Plant allows Alliance to treat two water sources
When Alliance, Ohio, decided build a new water treatment plant to replace an outdated facility, it looked for an affordable design that provided a flexible treatment process. Flexibility is critical because the city relies on two surface water sources, the Deer Creek Reservoir and the Mahoning River. Having two water sources is a major advantage, but the challenges of developing a treatment strategy for both can be difficult.

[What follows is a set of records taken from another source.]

$ cat ./design.v
module seriHaberlesme(saatDarbesi,sifirlama,gelenVeri,gidenVeri,etkin,display,girisButon,dusukBit);
input					saatDarbesi,sifirlama;
input					gelenVeri;
input					girisButon;
output[7:0]				etkin;
output[7:0]				display;
output					gidenVeri;
output					dusukBit;
parameter 
	baudBolmeSabiti=16'h145, 	 
	durum0=8'h30,					 
	durum1=8'h31,					 
	durum2=8'h32,					 
	durum3=8'h33,					 
	durum4=8'h34,					 
	durum5=8'h35,					 
	durum6=8'h36,					 
	durum7=8'h37,					 
	durum8=8'h38,					 
	durum9=8'h39,					 
	durumA=8'h41,					 
	durumB=8'h42,					 
	durumC=8'h43,					 
	durumD=8'h44,					 
	durumE=8'h45,					 
	durumF=8'h46;					 
reg[15:0]				bolmeKaydedici;
reg[2:0]					bol8gideniKaydedici;
reg[2:0]					bol8gelenKaydedici;
reg[3:0]					gidenDurumu;
reg[3:0]					gelenDurumu;
reg[7:0]					etkin;
reg[7:0]					gelenVeriTampon;
reg[7:0]					gidenVeriTampon;
reg[4:0]					gondermeDurumu;
reg[19:0]				beklemeSayaci;
reg[7:0]					display;
reg						gidenBaudSaatDarbesi;
reg						gelenBaudSaatDarbesi;
reg						baudx8SaatDarbesi;
reg						gelenBasla;
reg						gelenBaslaGecici;
reg						gidenBasla;
reg						gelenVeriKaydedici1;
reg						gelenVeriKaydedici2;
reg						gidenVeriKaydedici;
reg						beklemeSayaciBasla;
reg						butonGiris1,butonGiris2;
assign gidenVeri=gidenVeriKaydedici;
assign dusukBit=0;
always@(posedge saatDarbesi)
begin
	if(!sifirlama) 
	begin 
		beklemeSayaci<=0;
		beklemeSayaciBasla<=0;
	 end
	else if(beklemeSayaciBasla) 
	begin
		if(beklemeSayaci!=20'd800000) 
		begin
			beklemeSayaci<=beklemeSayaci+1;
		 end
		else begin
			beklemeSayaci<=0;
			beklemeSayaciBasla<=0;
		 end
	 end
	else begin
		if(!girisButon&&beklemeSayaci==0)
				beklemeSayaciBasla<=1;
	 end
end
always@(posedge saatDarbesi)
begin
	if(!sifirlama) 
		butonGiris1<=0;
	else begin
		if(butonGiris2)
			butonGiris1<=0;
		else if(beklemeSayaci==20'd800000) 
		begin
			if(!girisButon)
				butonGiris1<=1;
		 end
	 end
end
always@(posedge saatDarbesi )
begin
	if(!sifirlama)
		bolmeKaydedici<=0;
	else begin
		if(bolmeKaydedici==baudBolmeSabiti-1)
			bolmeKaydedici<=0;
		else
			bolmeKaydedici<=bolmeKaydedici+1;
	 end
end
always@(posedge saatDarbesi)
begin
	if(!sifirlama)
		baudx8SaatDarbesi<=0;
	else if(bolmeKaydedici==baudBolmeSabiti-1)
		baudx8SaatDarbesi<=~baudx8SaatDarbesi;
end
always@(posedge baudx8SaatDarbesi or negedge sifirlama)
begin
	if(!sifirlama)
		bol8gelenKaydedici<=0;
	else if(gelenBasla)
		bol8gelenKaydedici<=bol8gelenKaydedici+1;
end
always@(posedge baudx8SaatDarbesi or negedge sifirlama)
begin
	if(!sifirlama)
		bol8gideniKaydedici<=0;
	else if(gidenBasla)
		bol8gideniKaydedici<=bol8gideniKaydedici+1;
end
always@(bol8gelenKaydedici)
begin
	if(bol8gelenKaydedici==7)
		gelenBaudSaatDarbesi=1;
	else
		gelenBaudSaatDarbesi=0;
end
always@(bol8gideniKaydedici)
begin
	if(bol8gideniKaydedici==7)
		gidenBaudSaatDarbesi=1;
	else
		gidenBaudSaatDarbesi=0;
end
always@(posedge baudx8SaatDarbesi or negedge sifirlama)
begin
	if(!sifirlama) begin
		gidenVeriKaydedici<=1;
		gidenBasla<=0;
		gidenVeriTampon<=0;
		gidenDurumu<=0;
		gondermeDurumu<=0;
		butonGiris2<=0;
	 end
	else begin
		if(!butonGiris2) 
		begin
			if(butonGiris1) 
			begin
				butonGiris2<=1;
			 end
		 end
		else  begin
			case(gidenDurumu)
				4'b0000: begin   
					if(!gidenBasla&&gondermeDurumu<16) 
						gidenBasla<=1;
					else if(gondermeDurumu<16) 
					begin
						if(gidenBaudSaatDarbesi) 
						begin
							gidenVeriKaydedici<=0;
							gidenDurumu<=gidenDurumu+1;
						 end
					 end
					else begin
						butonGiris2<=0;
						gidenDurumu<=0;
					 end					
				end		
				4'b0001: begin  
					if(gidenBaudSaatDarbesi) 
					begin
						gidenVeriKaydedici<=gidenVeriTampon[0];
						gidenVeriTampon[7:0]<=gidenVeriTampon[7:1];
						gidenDurumu<=gidenDurumu+1;
					 end
				 end
				4'b0010: begin  
					if(gidenBaudSaatDarbesi) 
					begin
						gidenVeriKaydedici<=gidenVeriTampon[0];
						gidenVeriTampon[7:0]<=gidenVeriTampon[7:1];
						gidenDurumu<=gidenDurumu+1;
					 end
				 end
				 4'b0011: begin  
				 	if(gidenBaudSaatDarbesi) 
					begin
						gidenVeriKaydedici<=gidenVeriTampon[0];
						gidenVeriTampon[7:0]<=gidenVeriTampon[7:1];
						gidenDurumu<=gidenDurumu+1;
					 end
				 end
				4'b0100: begin  
					if(gidenBaudSaatDarbesi) 
					begin
						gidenVeriKaydedici<=gidenVeriTampon[0];
						gidenVeriTampon[7:0]<=gidenVeriTampon[7:1];
						gidenDurumu<=gidenDurumu+1;
					 end
				 end
				4'b0101: begin  
					if(gidenBaudSaatDarbesi) 
					begin
						gidenVeriKaydedici<=gidenVeriTampon[0];
						gidenVeriTampon[7:0]<=gidenVeriTampon[7:1];
						gidenDurumu<=gidenDurumu+1;
					 end
				 end
				4'b0110: begin  
					if(gidenBaudSaatDarbesi) 
					begin
						gidenVeriKaydedici<=gidenVeriTampon[0];
						gidenVeriTampon[7:0]<=gidenVeriTampon[7:1];
						gidenDurumu<=gidenDurumu+1;
					 end
				 end
				4'b0111: begin  
					if(gidenBaudSaatDarbesi) 
					begin
						gidenVeriKaydedici<=gidenVeriTampon[0];
						gidenVeriTampon[7:0]<=gidenVeriTampon[7:1];
						gidenDurumu<=gidenDurumu+1;
					 end
				 end
				4'b1000: begin  
					if(gidenBaudSaatDarbesi) 
					begin
						gidenVeriKaydedici<=gidenVeriTampon[0];
						gidenVeriTampon[7:0]<=gidenVeriTampon[7:1];
						gidenDurumu<=gidenDurumu+1;
					 end
				 end
				4'b1001: begin  
					if(gidenBaudSaatDarbesi) 
					begin
						gidenVeriKaydedici<=1;
						gidenVeriTampon<=8'h55;
						gidenDurumu<=gidenDurumu+1;
					 end
				 end
				4'b1111:begin 
					if(gidenBaudSaatDarbesi) 
					begin
						gidenDurumu<=gidenDurumu+1;
						gondermeDurumu<=gondermeDurumu+1;
						gidenBasla<=0;
						case(gondermeDurumu)
							4'b0000:
								gidenVeriTampon<=8'd77;		 
							4'b0001:
								gidenVeriTampon<=8'd101;	 
							4'b0010:
								gidenVeriTampon<=8'd114;	 
							4'b0011:
								gidenVeriTampon<=8'd104;	 
							4'b0100:
								gidenVeriTampon<=8'd97;		 
							4'b0101:
								gidenVeriTampon<=8'd98;		 
							4'b0110:
								gidenVeriTampon<=8'd97;		 
							4'b0111:
								gidenVeriTampon<=8'd32;	 
							4'b1000:
								gidenVeriTampon<=8'd68;		 
							4'b1001:
								gidenVeriTampon<=8'd117;	 
							4'b1010:
								gidenVeriTampon<=8'd110;	 
							4'b1011:
								gidenVeriTampon<=8'd121;	 
							4'b1100:
								gidenVeriTampon<=8'd97;		 
							4'b1101:
								gidenVeriTampon<=8'd10;		 
							4'b1110:
								gidenVeriTampon<=8'd13;		 
							default:
								gidenVeriTampon<=0;
						 endcase
					 end
				 end
				default: begin
					if(gidenBaudSaatDarbesi) 
					begin
						gidenDurumu<=gidenDurumu+1;
						gidenBasla<=1;
					 end
				 end
			 endcase
		 end
	 end
end
always@(posedge baudx8SaatDarbesi or negedge sifirlama)
begin
	if(!sifirlama) 
	begin
		gelenVeriKaydedici1<=0;
		gelenVeriKaydedici2<=0;
		gelenVeriTampon<=0;
		gelenDurumu<=0;
		gelenBasla<=0;
		gelenBaslaGecici<=0;
	 end
	else  begin
		 gelenVeriKaydedici1<=gelenVeri;
		 gelenVeriKaydedici2<=gelenVeriKaydedici1;
		 if(gelenDurumu==0) 
		 begin
			 if(gelenBaslaGecici==1) 
			 begin
		 		gelenBasla<=1;
		 		gelenBaslaGecici<=0;
				gelenDurumu<=gelenDurumu+1;
		  	  end
		 	 else if(!gelenVeriKaydedici1&&gelenVeriKaydedici2)
				gelenBaslaGecici<=1;
		   end
		 else if(gelenDurumu>=1&&gelenDurumu<=8) 
		 begin
		 	 if(gelenBaudSaatDarbesi) 
			 begin
			 	gelenVeriTampon[7]<=gelenVeriKaydedici2;
				gelenVeriTampon[6:0]<=gelenVeriTampon[7:1];
				gelenDurumu<=gelenDurumu+1;
			  end
		  end
		 else if(gelenDurumu==9) 
		 begin
		 	if(gelenBaudSaatDarbesi) 
			begin
		 		gelenDurumu<=0;
				gelenBasla<=0;
			 end
		  end
	  end
end
always@(gelenVeriTampon)
begin
      case (gelenVeriTampon)
		durum0:						 
		begin				 	
			display<=8'b1100_0000; 
		  	  etkin<=8'b1111_1110; 
		end
		durum1:						  
		begin	
			display<=8'b1111_1001; 
			  etkin<=8'b1111_1101; 
		end
		durum2:					 	 
		begin
			display<=8'b1010_0100; 
			  etkin<=8'b1111_1011; 
		end
		durum3:					 	 
		begin	
			display<=8'b1011_0000; 
			  etkin<=8'b1111_0111; 
		end
		durum4:						 
		begin	
			display<=8'b1001_1001; 
			  etkin<=8'b1110_1111; 
		end
		durum5:					 	 
		begin	
			display<=8'b1001_0010; 
			  etkin<=8'b1101_1111; 
		end
		durum6:					 	 
		begin
			display<=8'b1000_0010; 
			  etkin<=8'b1011_1111; 
		end
		durum7:					 	 
		begin	
			display<=8'b1111_1000; 
			  etkin<=8'b0111_1111; 
		end
		durum8:						 
		begin				 	
			display<=8'b1000_0000; 
		  	  etkin<=8'b0111_1111; 
		end
		durum9:						  
		begin	
			display<=8'b1001_0000; 
			  etkin<=8'b1011_1111; 
		end
		durumA:					 	 
		begin
			display<=8'b1000_1000; 
			  etkin<=8'b1101_1111; 
		end
		durumB:					 	 
		begin	
			display<=8'b1000_0011; 
			  etkin<=8'b1110_1111; 
		end
		durumC:						 
		begin	
			display<=8'b1100_0110; 
			  etkin<=8'b1111_0111; 
		end
		durumD:					 	 
		begin	
			display<=8'b1010_0001; 
			  etkin<=8'b1111_1011; 
		end
		durumE:					 	 
		begin
			display<=8'b1000_0110; 
			  etkin<=8'b1111_1101; 
		end
		durumF:					 	 
		begin	
			display<=8'b1000_1110; 
			  etkin<=8'b1111_1110; 
		end
		default:
			display=8'b1111_1111;	 
	 endcase
end	
endmodule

Finkbeiner, Pettis & Strout, Akron, Ohio, designed the new 10-mgd plant using proven technology and conventional equipment in an unconventional manner. Water can flow through the plant’s reactor basins and circular flocculation clarifiers in a parallel fashion or can snake through in series form. Two treatment basins, each 100 feet in diameter, house the flocculation clarifiers. Since the basins are covered by aluminum domes, operators do not have to contend with icing.
The dual media filters at the plant are arranged in a cluster arrangement that costs less to construct than do the long piping galleries common in most plants. The simultaneous use of both air and water to backwash the filters results in a “cleaner” bed.
A wall inside the plant’s clearwell divides it in half through the use of baffles in each section that force incoming water to travel along the wall, thereby minimizing short-circuiting and allowing optimum disinfection. The disinfection concentration/contact time requirements can be met year round, even with half of the clearwell out of service.
Different locations for the feeding of chemicals like potassium permanganate, chlorine and chlorine dioxide give operators more flexibility in treating seasonal tastes and odor or short-term iron and manganese spikes. Combined with multiple series and parallel flow paths, the Alliance plant permits differing treatment techniques depending on the dual source raw water quality.
“As I see it, the foremost advantage of the design is the flexibility of the plant,” says James Butler, supervisor of the plant.
“Provisions for additional treatment processes that we are anticipating to be future requirements, such as ozonation and enhanced coagulation, have been incorporated into the hydraulic design of this plant,” he says.
Since 1993, when the plant opened, Butler and his staff have been experimenting with different chemical combinations and flow schemes. The chemicals tested have varied from conventional coagulants such as aluminum sulfate to low-pH acidulated coagulants.
Historical records of all plant processes, alarms and associated events are automatically recorded by the plant’s computerized distributed control system. The system monitors and controls the entire plant and four remote locations, logs daily plant operations and maintains extensive documentation on the performance of the plant.
Staff operators maintain additional records of the results of their experiments. Using these files as a reference point, Butler and his staff keep track of different treatment scenarios, along with the results these treatments produced.
Although not every chemical and process combination is successful with the same water quality conditions, having an historical point of reference has helped the staff explore and document the many different treatment options available.
After a period of time, plant managers plan on compiling a report with suggested treatment options for different circumstances, providing a long-term treatment strategy for varying raw water conditions.
“Regulators understandably look more closely at the quality of treated surface water in comparison to groundwater because of the volatility,” Butler says. “The regulations that we are required to meet today are a lot tougher than the requirements we had to meet just six years ago, [and] we expect regulations in the future, particularly with regard to total organic carbons and disinfection byproducts, to be much more stringent.”
Several cost-saving measures were incorporated into the design of the $12.6 million plant. For instance, although the new plant is located on a different city-owned site than the original plant, engineers made use of an existing 10,700-foot raw water transmission main. Also, the clearwell from the original water treatment plant was reused as a raw-water pump suction well.
The plant received the 1995 Ohio Outstanding, Civil Engineering Achievement Award from the Ohio Council of Local Sections of the American Society of Civil Engineers. Alliance is now using the plant as a marketing tool to attract new industries to the city.